Apr
27
Date: 27-April-2026
Time: 12:00 PM ET (New York Time)
Presenter: Dr. Abbas Yazdinejad
Based on the IEEE Xplore® article under the same title
Published IEEE Transactions on Information Forensics and Security, June 2024.
Download article: Original article will be made publicly available for download on the day of the webinar for 48 hours. ARTICLE LINK
Abstract
Federated learning enables collaborative model training without direct data sharing, offering an important layer of privacy for distributed machine learning systems. However, federated learning remains vulnerable to model poisoning attacks, where malicious participants submit manipulated updates to degrade model performance. These risks become more severe in privacy-preserving settings, where encrypted gradients limit the applicability of traditional defense mechanisms and complicate anomaly detection, especially under heterogeneous data distributions.
This talk presents a robust privacy-preserving federated learning framework designed to defend against model poisoning attacks while maintaining efficiency and model accuracy. The proposed approach introduces an internal auditing mechanism capable of analyzing encrypted gradients without exposing sensitive information. By combining additive homomorphic encryption with statistical modeling techniques, the system distinguishes benign and malicious updates even in non-independent and non-identically distributed environments. The framework incorporates probabilistic clustering and distance-based analysis to support Byzantine-tolerant aggregation while minimizing computational and communication overhead. Experimental results across multiple datasets demonstrate that the proposed method significantly improves robustness against both targeted and untargeted poisoning attacks, achieving strong accuracy, scalability, and privacy guarantees. This work highlights how carefully designed encrypted analytics can strengthen the security of federated learning systems without sacrificing practicality.
Biography
Abbas Yazdinejad received the Ph.D. in computational sciences – cybersecurity from the University of Guelph in Canada in 2024.
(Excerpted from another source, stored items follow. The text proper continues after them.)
$ cat src/hdl/sjf_pkg.sv
// types and constants shared by the shortest-job-first scheduler modules
package sjf_pkg;

  localparam int JOB_ID_W   = 8;
  localparam int RUNTIME_W  = 10;
  localparam int QUANTUM_W  = 16;
  localparam int COMPLETE_W = 8;
  localparam int CFG_DATA_W = 16;
  localparam int CFG_IDX_W  = 1;

  localparam logic OP_ARRIVE = 1'b0;
  localparam logic OP_TICK   = 1'b1;

  localparam logic [CFG_IDX_W-1:0] CFG_ADMISSION_LIMIT = 1'b0;
  localparam logic [CFG_IDX_W-1:0] CFG_JOB_TOTAL       = 1'b1;

  localparam logic [QUANTUM_W-1:0]  ADMISSION_LIMIT_RESET = 16'd100;
  localparam logic [COMPLETE_W-1:0] JOB_TOTAL_RESET       = 8'd0;
  localparam logic [QUANTUM_W-1:0]  QUANTUM_MAX           = 16'hFFFF;
  localparam logic [COMPLETE_W-1:0] COMPLETE_MAX          = 8'hFF;

  typedef struct packed {
    logic                 operation;
    logic [JOB_ID_W-1:0]  job_id;
    logic [RUNTIME_W-1:0] job_runtime;
  } sjf_item_t;

  typedef struct packed {
    logic                 accepted;
    logic                 served_valid;
    logic [JOB_ID_W-1:0]  served_job;
    logic                 first_run;
    logic                 job_done;
    logic [QUANTUM_W-1:0] quantum_now;
    logic                 halted;
  } sjf_result_t;

  typedef enum logic {
    ST_IDLE,
    ST_EXEC
  } sjf_state_t;

  typedef struct packed {
    logic load;
    logic arrive;
    logic tick;
  } sjf_cmd_t;

  typedef struct packed {
    logic tick_op;
  } sjf_status_t;

endpackage

$ cat src/hdl/sjf_ctrl.sv
// controller state machine: accepts an item and sequences one execute step
module sjf_ctrl
  import sjf_pkg::*;
(
  input  logic        clk,
  input  logic        rst,
  input  logic        start,
  input  sjf_status_t status,
  output sjf_cmd_t    cmd,
  output logic        busy
);

  sjf_state_t state;
  sjf_state_t state_next;

  always_ff @(posedge clk) begin
    if (rst) begin
      state <= ST_IDLE;
    end else begin
      state <= state_next;
    end
  end

  always_comb begin
    state_next = state;
    unique case (state)
      ST_IDLE: begin
        if (start) begin
          state_next = ST_EXEC;
        end
      end
      ST_EXEC: begin
        state_next = ST_IDLE;
      end
      default: begin
        state_next = ST_IDLE;
      end
    endcase
  end

  always_comb begin
    cmd  = '0;
    busy = 1'b0;
    unique case (state)
      ST_IDLE: begin
        cmd.load = start;
      end
      ST_EXEC: begin
        busy       = 1'b1;
        cmd.arrive = (status.tick_op == OP_ARRIVE);
        cmd.tick   = (status.tick_op == OP_TICK);
      end
      default: begin
        busy = 1'b0;
      end
    endcase
  end

endmodule

$ cat src/hdl/sjf_datapath.sv
// datapath: sorted run queue cells, counters, config registers and result register
module sjf_datapath
  import sjf_pkg::*;
#(
  parameter int QUEUE_DEPTH = 16
) (
  input  logic                  clk,
  input  logic                  rst,
  input  sjf_cmd_t              cmd,
  input  sjf_item_t             item,
  input  logic                  cfg_write,
  input  logic [CFG_IDX_W-1:0]  cfg_index,
  input  logic [CFG_DATA_W-1:0] cfg_data,
  output sjf_status_t           status,
  output sjf_result_t           result,
  output logic                  result_valid
);

  localparam int OCC_W = $clog2(QUEUE_DEPTH + 1);

  logic [JOB_ID_W-1:0]   slot_job     [QUEUE_DEPTH];
  logic [RUNTIME_W-1:0]  slot_runtime [QUEUE_DEPTH];

  logic [OCC_W-1:0]      occupancy;
  logic [OCC_W-1:0]      occupancy_next;
  logic [RUNTIME_W-1:0]  head_executed;
  logic [RUNTIME_W-1:0]  head_executed_next;
  logic [QUANTUM_W-1:0]  quantum_count;
  logic [QUANTUM_W-1:0]  quantum_count_next;
  logic [COMPLETE_W-1:0] completed_count;
  logic [COMPLETE_W-1:0] completed_count_next;
  logic                  stopped;
  logic                  stopped_next;
  logic [QUANTUM_W-1:0]  admission_limit;
  logic [COMPLETE_W-1:0] job_total;

  logic                  op;
  logic [JOB_ID_W-1:0]   new_id;
  logic [RUNTIME_W-1:0]  new_runtime;
  logic [QUEUE_DEPTH-1:0] gt_now;
  logic [QUEUE_DEPTH-1:0] gt;
  logic [QUEUE_DEPTH-1:0] ins_after;

  logic                  arrive_ok;
  logic                  insert;
  logic                  pop;
  logic [RUNTIME_W:0]    head_sum;
  logic                  head_done;
  logic                  limit_hit;
  logic [COMPLETE_W-1:0] completed_inc;
  logic                  advance;
  sjf_result_t           result_next;

  assign status.tick_op = op;

  // compare against the arriving runtime while the item is taken
  always_comb begin
    gt_now = '0;
    for (int k = 1; k < QUEUE_DEPTH; k++) begin
      gt_now[k] = slot_runtime[k] > item.job_runtime;
    end
  end

  always_ff @(posedge clk) begin
    if (cmd.load) begin
      op          <= item.operation;
      new_id      <= item.job_id;
      new_runtime <= item.job_runtime;
      gt          <= gt_now;
    end
  end

  always_comb begin
    for (int k = 0; k < QUEUE_DEPTH; k++) begin
      ins_after[k] = (OCC_W'(k) >= occupancy) || ((k != 0) && gt[k]);
    end
  end

  assign arrive_ok = !stopped && (quantum_count < admission_limit)
                     && (occupancy < OCC_W'(QUEUE_DEPTH));
  assign insert    = cmd.arrive && arrive_ok;
  assign head_sum  = {1'b0, head_executed} + {{RUNTIME_W{1'b0}}, 1'b1};
  assign head_done = (occupancy != '0) && (head_sum >= {1'b0, slot_runtime[0]});
  assign pop       = cmd.tick && !stopped && head_done;
  assign limit_hit = quantum_count >= admission_limit;
  assign completed_inc = (completed_count == COMPLETE_MAX) ? completed_count
                         : completed_count + COMPLETE_W'(1);

  for (genvar g = 0; g < QUEUE_DEPTH; g++) begin : g_cell
    localparam int PREV = (g == 0) ? 0 : g - 1;
    localparam int NEXT = (g == QUEUE_DEPTH - 1) ? g : g + 1;
    logic first_slot;
    assign first_slot = (g == 0) || !ins_after[PREV];

    always_ff @(posedge clk) begin
      if (insert && ins_after[g]) begin
        if (first_slot) begin
          slot_job[g]     <= new_id;
          slot_runtime[g] <= new_runtime;
        end else begin
          slot_job[g]     <= slot_job[PREV];
          slot_runtime[g] <= slot_runtime[PREV];
        end
      end else if (pop) begin
        slot_job[g]     <= slot_job[NEXT];
        slot_runtime[g] <= slot_runtime[NEXT];
      end
    end
  end

  always_comb begin
    occupancy_next       = occupancy;
    head_executed_next   = head_executed;
    quantum_count_next   = quantum_count;
    completed_count_next = completed_count;
    stopped_next         = stopped;
    advance              = 1'b0;
    result_next             = '0;
    result_next.quantum_now = quantum_count;
    if (cmd.arrive) begin
      result_next.accepted = arrive_ok;
      if (arrive_ok) begin
        occupancy_next = occupancy + OCC_W'(1);
      end
    end else if (cmd.tick && !stopped) begin
      advance = 1'b1;
      if (occupancy != '0) begin
        result_next.served_valid = 1'b1;
        result_next.served_job   = slot_job[0];
        result_next.first_run    = (head_executed == '0);
        head_executed_next       = head_sum[RUNTIME_W-1:0];
        if (head_done) begin
          result_next.job_done = 1'b1;
          occupancy_next       = occupancy - OCC_W'(1);
          head_executed_next   = '0;
          completed_count_next = completed_inc;
          if (limit_hit) begin
            occupancy_next = '0;
            stopped_next   = 1'b1;
            advance        = 1'b0;
          end else if ((job_total != '0) && (completed_inc >= job_total)) begin
            stopped_next = 1'b1;
          end
        end
      end else if (limit_hit) begin
        stopped_next = 1'b1;
        advance      = 1'b0;
      end
      if (advance && (quantum_count != QUANTUM_MAX)) begin
        quantum_count_next = quantum_count + QUANTUM_W'(1);
      end
    end
    result_next.halted = stopped_next;
  end

  always_ff @(posedge clk) begin
    if (rst) begin
      occupancy       <= '0;
      head_executed   <= '0;
      quantum_count   <= '0;
      completed_count <= '0;
      stopped         <= 1'b0;
      result_valid    <= 1'b0;
    end else begin
      occupancy       <= occupancy_next;
      head_executed   <= head_executed_next;
      quantum_count   <= quantum_count_next;
      completed_count <= completed_count_next;
      stopped         <= stopped_next;
      result_valid    <= cmd.arrive || cmd.tick;
    end
  end

  always_ff @(posedge clk) begin
    if (cmd.arrive || cmd.tick) begin
      result <= result_next;
    end
  end

  always_ff @(posedge clk) begin
    if (rst) begin
      admission_limit <= ADMISSION_LIMIT_RESET;
      job_total       <= JOB_TOTAL_RESET;
    end else if (cfg_write) begin
      unique case (cfg_index)
        CFG_ADMISSION_LIMIT: admission_limit <= cfg_data;
        CFG_JOB_TOTAL:       job_total       <= cfg_data[COMPLETE_W-1:0];
        default: begin
          admission_limit <= admission_limit;
        end
      endcase
    end
  end

endmodule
He is currently an Assistant Professor in the Department of Computer Science at the University of Regina, SK, Canada and Director of the Decentralized Cybersecurity & Artificial Intelligence Lab (DCAILab). He is also a Balsillie Scholar at the Balsillie School of International Affairs (BSIA), Waterloo, Canada. His research focuses on advanced AI-driven cybersecurity and trustworthy intelligent systems, with particular emphasis on Agentic AI, autonomous cyber defense, privacy-preserving and federated learning, and AI governance.
Dr. Yazdinejad has been recognized among the World’s Top 2% Scientists (Stanford University ranking). He has made sustained contributions across AI, machine learning, cybersecurity, and decentralized systems, blockchain, IoT with extensive publications in leading IEEE, Elsevier, and Springer venues. His work bridges theory and practice, addressing real-world challenges in critical infrastructure, healthcare, and public-sector governance through secure, accountable, and scalable AI systems.